[Opening Exercise material section]
### config.mk
export PLATFORM = sky130hd
export DESIGN_NAME = lcd_hd44780_writer
export DESIGN_NICKNAME = d
export VERILOG_FILES = /design/src/rtl/lcd_hd44780_writer.sv
export SDC_FILE = /design/constraint.sdc
export NUM_CORES = 1
export LEC_CHECK = 0
export CAP_MARGIN = 20
export CORE_ASPECT_RATIO = 1.4
export CORE_MARGIN = 1
export CORE_UTILIZATION = 54
export DETAILED_ROUTE_END_ITERATION = 7
export PLACE_DENSITY = 0.78
export REMOVE_ABC_BUFFERS = 1
export SETUP_SLACK_MARGIN = 0.15
export SLEW_MARGIN = 10
export SYNTH_ARGS = -nofsm -noshare
export SYNTH_HDL_FRONTEND = slang
export SYNTH_SLANG_ARGS = --single-unit
### constraint.sdc
create_clock -name sys_clk -period 3.1 [get_ports sys_clk]
set_clock_uncertainty 0.15 [all_clocks]
set_input_delay 0.31 -clock sys_clk [delete_from_list [all_inputs] [get_ports sys_clk]]
set_output_delay 0.31 -clock sys_clk [all_outputs]
set_load 0.01 [all_outputs]
### src/rtl/lcd_hd44780_writer.sv
// HD44780 4-bit bus write engine: turns a one-cycle write strobe into the full E/RS/DB[7:4] sequence plus execution wait.
// Optional macro LCD_LONG_EXEC_EN: clear/home commands wait T_CLR cycles instead of T_EXEC.
module lcd_hd44780_writer #(
  parameter int T_AS   = 2,
  parameter int T_EPW  = 12,
  parameter int T_H    = 2,
  parameter int T_EXEC = 1100,
  parameter int T_CLR  = 44000,
  parameter int CNT_W  = 16
) (
  input  logic       sys_clk,
  input  logic       rst_n,
  input  logic       wr_valid,
  output logic       wr_ready,
  input  logic       wr_rs,
  input  logic       wr_nib,
  input  logic [7:0] wr_data,
  output logic       busy,
  output logic       lcd_e,
  output logic       lcd_rw,
  output logic       lcd_rs,
  output logic [3:0] lcd_db
);

  typedef enum logic [2:0] {
    IDLE, SETUP_HI, PULSE_HI, HOLD_HI, SETUP_LO, PULSE_LO, HOLD_LO, EXEC
  } state_t;

  state_t             state_q, state_nxt;
  logic [CNT_W-1:0]   cnt_q, cnt_nxt;
  logic [CNT_W-1:0]   exec_load;
  logic               nib_q;
  logic [7:0]         data_q;
  logic               accept;
  logic               e_nxt, rs_nxt;
  logic [3:0]         db_nxt;

  assign accept = wr_valid && wr_ready;
  assign lcd_rw = 1'b0;

`ifdef LCD_LONG_EXEC_EN
  logic long_cmd;
  // lcd_rs still carries the latched register select throughout the transfer
  assign long_cmd  = !lcd_rs && !nib_q &&
                     ((data_q == 8'h01) || (data_q[7:1] == 7'b0000001));
  assign exec_load = long_cmd ? CNT_W'(T_CLR) : CNT_W'(T_EXEC);
`else
  logic unused_t_clr;
  assign unused_t_clr = ^CNT_W'(T_CLR);
  assign exec_load    = CNT_W'(T_EXEC);
`endif

  always_comb begin
    state_nxt = state_q;
    cnt_nxt   = cnt_q - CNT_W'(1);
    rs_nxt    = lcd_rs;
    db_nxt    = lcd_db;
    case (state_q)
      IDLE: begin
        cnt_nxt = cnt_q;
        if (accept) begin
          state_nxt = SETUP_HI;
          cnt_nxt   = CNT_W'(T_AS);
          rs_nxt    = wr_rs;
          db_nxt    = wr_data[7:4];
        end
      end
      default: begin
        if (cnt_q == CNT_W'(1)) begin
          case (state_q)
            SETUP_HI: begin state_nxt = PULSE_HI; cnt_nxt = CNT_W'(T_EPW); end
            PULSE_HI: begin state_nxt = HOLD_HI;  cnt_nxt = CNT_W'(T_H);   end
            HOLD_HI: begin
              if (nib_q) begin
                state_nxt = EXEC;
                cnt_nxt   = exec_load;
              end else begin
                state_nxt = SETUP_LO;
                cnt_nxt   = CNT_W'(T_AS);
                db_nxt    = data_q[3:0];
              end
            end
            SETUP_LO: begin state_nxt = PULSE_LO; cnt_nxt = CNT_W'(T_EPW); end
            PULSE_LO: begin state_nxt = HOLD_LO;  cnt_nxt = CNT_W'(T_H);   end
            HOLD_LO:  begin state_nxt = EXEC;     cnt_nxt = exec_load;     end
            default:  begin state_nxt = IDLE;     cnt_nxt = '0;            end
          endcase
        end
      end
    endcase
    e_nxt = (state_nxt == PULSE_HI) || (state_nxt == PULSE_LO);
  end

  // Control and pin registers: every output comes straight from a flop
  always_ff @(posedge sys_clk or negedge rst_n) begin
    if (!rst_n) begin
      state_q  <= IDLE;
      cnt_q    <= '0;
      wr_ready <= 1'b0;
      busy     <= 1'b0;
      lcd_e    <= 1'b0;
      lcd_rs   <= 1'b0;
      lcd_db   <= 4'h0;
    end else begin
      state_q  <= state_nxt;
      cnt_q    <= cnt_nxt;
      wr_ready <= (state_nxt == IDLE);
      busy     <= (state_nxt != IDLE);
      lcd_e    <= e_nxt;
      lcd_rs   <= rs_nxt;
      lcd_db   <= db_nxt;
    end
  end

  // Request payload, captured on the accepting edge
  always_ff @(posedge sys_clk) begin
    if (accept) begin
      nib_q  <= wr_nib;
      data_q <= wr_data;
    end
  end

endmodule

==> results of run 1 <==
[synth_stat cells, types with 3 or more instances]
cell	n	area (sq um)
o221a_2	4	45.04
clkbuf_1	6	22.52
or4_1	4	30.03
o21ai_0	16	80.08
nor2_1	11	41.29
a31oi_1	3	18.77
a21o_1	6	45.04
nand2_1	11	41.29
edfxtp_1	5	150.1
a21oi_1	9	45.04
inv_1	5	18.77
nand2b_1	7	43.79
nor3_1	14	70.07
a22o_1	4	35.03
dfrtp_1	27	675.7
nor4_1	3	18.77
[path summary, 6_finish.rpt]
path                       cells past startpoint        end      from
max                                            5   cnt_q[5]  cnt_q[7]
min                                            2  lcd_db[3]     rst_n
max reg2reg                                    5   cnt_q[5]  cnt_q[7]
min reg2reg                                    1     lcd_rs    lcd_rs
max in group asynchronous                      2       busy     rst_n
min in group sys_clk                           1     lcd_rs    lcd_rs
[sequential cells by signal (all words and copies together), names as in the netlist]
name	count
busy	1
cnt_q	16
data_q	4
lcd_db	4
lcd_e	1
lcd_rs	1
nib_q	1
state_q	3
wr_ready	1
[kinds of logic (layout without fill, tap and decap cells)]
family	count (synthesis)	count (layout)	synth area share
multiplexers	1	1	0.006661
adder cells (fa/ha/maj)	2	2	0.01480
AND/OR/NAND/NOR	68	68	0.2265
AO/OA/AOI/OAI	49	49	0.1954
buffers and inverters	15	36	0.04515
flip-flops	32	32	0.4885
other	1	1	0.002218
XOR/XNOR	4	4	0.02073
[cells in the final DEF (no fill, tap or decap), types with 2 or more instances in the layout]
cell type	n
dfrtp_1	27
clkdlybuf4s50_1	20
o21ai_0	16
nor3_1	14
nand2_1	11
nor2_1	11
a21oi_1	9
nand2b_1	7
a21o_1	6
clkbuf_8	6
inv_1	5
edfxtp_1	5
or4_1	4
o221a_2	4
a22o_1	4
a31oi_1	3
nor4_1	3
buf_4	3
nor2b_1	2
or3b_2	2
xor2_1	2
xnor2_1	2
nand3_1	2
or3_1	2
or2_2	2
nor3b_1	2
o2bb2ai_1	2
ha_1	2
clkbuf_1	2
[final cells by class]
cell class	count	share of cell area
sequential	32	0.4146
timing repair buffer	23	0.1118
inverter	5	0.009422
tap	37	0.02324
multi-input combinational	125	0.3957
clock buffer	8	0.04523
[worst reg2reg max path: cells and delay by family (launching register included)]
family	cells	cell delay, ns
simple gates	3	1.48
compound gates	2	0.39
flops	1	0.43
[power by group through the flow]
stage | combinational (mW) | sequential, mW | clock, mW
floorplan | 0.509 | 0.743 | 0
global placement | 0.744 | 0.749 | 0
detailed placement | 0.769 | 0.762 | 0
CTS | 0.774 | 0.757 | 0.328
global route | 0.852 | 0.783 | 0.346
finish | 0.772 | 0.761 | 0.318
[layer usage]
metal  wire [microns]  vias to the layer above  part of all wire  GRT usage
met1             1514                      679              0.40     0.2521
met4              136                        0             0.036     0.1875
li1                 -                      670                 -          -
met5                0                        -                 0          0
met3              153                       15             0.041    0.05333
met2             1964                       40              0.52     0.4692
[stage by stage]
stage | hold slack, ns | utilization | cells
floorplan | -0.1356 | - | 162
global placement | 0.3396 | 0.6543 | 222
detailed placement | 0.3763 | 0.6543 | 222
CTS | 0.2586 | 0.6853 | 230
global route | 0.2795 | 0.6853 | 230
finish | 0.2526 | 0.6853 | 230
==> impl_metrics.yaml, run 1 <==
layout:
  multi_input_area_sq_um: 788.3
  layout.nets: 207
  n_fill_cell: 227
  antenna_cells: 0
  finalInstanceArea_sq_um: 1992
  syn2layout_area_growth_pct: 17.84
  drive_gt1_frac: 0.1088
  seqCellArea_sq_um: 825.8
die:
  core_sq_um: 2907
  die_h_microns: 68.20
  io_pins: 22
  start_util: 0.5816
  dieArea_sq_um: 3361
  rows: 23
  die_w_microns: 49.29
sta:
  setup_ws_ns: 0.5433
  hold_violations: 0
  max_freq_mhz: 391.1
  period_share: 0.8247
  min_period_ns: 2.557
  tightest_slew_ns: 0.7106
  relSlewSlack: 0.5226
  setup-violations-final: 0
  slew_viol_final: 0
  tns_ns: 0
  rsz0062_at_grt: "no"
placed_design:
  gp_congestion: 0.9272
  placed_cell_area_sq_um: 1902
  hpwl_mm: 2.694
  port_buffers: 20
  pre_cts_ws_ns: 0.5683
cts:
  post-cts-setup-buffers: 0
  path_clk_slew_ns: 0.06
  cts_max_level: 2
  cts_resized: 0
  clk_latency_ns: 0.28
  cts_num_sinks: 32
  root_buffer: "clkbuf_8"
  cts_tree: "built"
  cts_buffers: 5
  cts_max_path_buffers: 2
  ctsHoldBuffers: 0
detailed_routing:
  post_drt_wl_per_cell_microns: 16.38
  drt_iter0_drc: 54
  drt-total-wl_mm: 3.768
  vias: 1404
  detail_route.vias_per_cell: 6.104
  drcViolationCount: 0
  dr.pass1.iters: 4
  ant_nets: 0
flow_run:
  maxCapViolCount: 0
worst_setup_path:
  path_buf_inv: 0
  r2r_slack_ns: 0.54
  endpoint_kind: "register"
  start_kind: "register"
  critPathMaxStageDelay_ns: 0.68
  crit_slowest_cell: "or4_1"
  cp_data_required_time_ns: 3.12
  cp_top_family: "simple AND/OR/NAND/NOR gates"
  critical_path_class: "register to register"
  cp.arrival_ns: 2.58
  cp_cell_sequence: "or4_1 -> nor4_4 -> or2_2 -> o21ai_0 -> a22o_1"
  cp_max_fo: 14
power:
  p_clk_frac: 0.172
  cellPowerDensity_nw_per_um2: 928.9
  leakage_nw: 0.8287
  p_total_mw: 1.850
  p_sw_uw: 713.4
  irDropWorstVdd_mv: 0.5185
  combinationalPowerShare: 0.417
  p_seq_frac: 0.411
  swShare: 0.3855
  p_int_mw: 1.137
synth:
  ys_seq_area_frac: 0.4885
  synthCells: 172
  ys_warn_count: 0
  ys_ff_latch: 32
  synth.avg_cell_area_sq_um: 9.828
  synthArstFlopShare: 0.8438
  synthesis.area_sq_um: 1690
  yosys.cell_types.count: 42
  synth-edff-count: 5
  synth_flop_cell: "dfrtp_1"
grt:
  grt_first_pass_wirelength_mm: 6.085
  grt-ovfl-total: 0
  grt_antenna_before_repair: 0
  grt_pass1_vias: 1365
  grt_max_degree: 28
  track_usage: 0.2544
run_status:
  status: "finished clean"
worst_hold_path:
  hp-class: "input port to async pin"
Note: power is estimated with default switching activity, not from simulation.
==> run 2: changes to the inputs <==
CORE_UTILIZATION = 49   (was 54)
PLACE_DENSITY = 0.75   (was 0.78)
clock period = 2.35 ns   (was 3.1 ns; I/O delays follow)
==> impl_metrics.yaml, run 2 (synthesis gave the netlist of run 1 again) <==
cts:
  cts_max_path_buffers: 2
  ctsHoldBuffers: 0
  clk_latency_ns: 0.29
  cts_buffers: 5
  cts_tree: "built"
  root_buffer: "clkbuf_8"
  cts_max_level: 2
  cts_num_sinks: 32
  path_clk_slew_ns: 0.07
layout:
  largest_reg_flops: 16
  regMostFlops: "cnt_q"
  n_fill_cell: 223
  largest_registers: "cnt_q x16, data_q x4, lcd_db x4"
  antenna_cells: 0
  layout.nets: 234
  layout_common_cells: "dfrtp_1 (26), buf_4 (26), clkdlybuf4s50_1 (20), nor3_1 (13), o21ai_0 (12)"
  drive_gt1_frac: 0.2864
  syn2layout_area_growth_pct: 37.82
  finalInstanceArea_sq_um: 2330
  utilization: 0.7251
grt:
  grt_first_pass_wirelength_mm: 6.686
  grt_max_degree: 28
  grt_pass1_vias: 1486
  grt-ovfl-total: 0
  track_usage: 0.2452
  grt_antenna_before_repair: 0
die:
  io_pins: 22
  core_sq_um: 3213
  dieArea_sq_um: 3692
  start_util: 0.5261
  rows: 24
  die_w_microns: 51.64
  die_h_microns: 71.50
placed_design:
  port_buffers: 20
  pre_cts_ws_ns: -0.007547
  placed_cell_area_sq_um: 2032
  hpwl_mm: 2.997
  gp_congestion: 0.8644
worst_setup_path:
  r2r_slack_ns: 0.10
  r2r-end: "cnt_q[2]"
  start_kind: "register"
  endpoint_kind: "register"
  cp_data_required_time_ns: 2.37
  cp_max_fo: 6
  cp.arrival_ns: 2.26
  r2r_start: "cnt_q[1]"
  critical_path_class: "register to register"
  crit_start: "cnt_q[1]"
  r2r_cells: 8
sta:
  period_share: 0.9562
  min_period_ns: 2.247
  hold_violations: 0
  setup-violations-final: 0
  setup_ws_ns: 0.1028
  rsz0062_at_grt: "yes"
  max_freq_mhz: 445.0
  slew_viol_final: 0
power:
  cellPowerDensity_nw_per_um2: 1251
  irDropWorstVdd_mv: 0.8084
  p_seq_frac: 0.348
  combinationalPowerShare: 0.513
  leakage_nw: 0.9891
  p_sw_mw: 1.159
  p_int_mw: 1.755
  p_clk_frac: 0.139
  p_total_mw: 2.915
  swShare: 0.3978
detailed_routing:
  vias: 1551
  drt-total-wl_mm: 4.613
  drcViolationCount: 0
  dr.pass1.iters: 5
  post_drt_wl_per_cell_microns: 17.81
  detail_route.vias_per_cell: 5.988
  drt_iter0_drc: 70
  ant_nets: 0
worst_hold_path:
  hp-class: "input port to async pin"
flow_run:
  maxCapViolCount: 0
run_status:
  status: "finished clean"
[Closing Exercise material section]
» **What is expected**: Nothing but the lines from the one with "p_sw_mw: 1.159" through the last line of the data should appear; print them exactly.

» **Answer box**:
  p_sw_mw: 1.159
  p_int_mw: 1.755
  p_clk_frac: 0.139
  p_total_mw: 2.915
  swShare: 0.3978
detailed_routing:
  vias: 1551
  drt-total-wl_mm: 4.613
  drcViolationCount: 0
  dr.pass1.iters: 5
  post_drt_wl_per_cell_microns: 17.81
  detail_route.vias_per_cell: 5.988
  drt_iter0_drc: 70
  ant_nets: 0
worst_hold_path:
  hp-class: "input port to async pin"
flow_run:
  maxCapViolCount: 0
run_status:
  status: "finished clean"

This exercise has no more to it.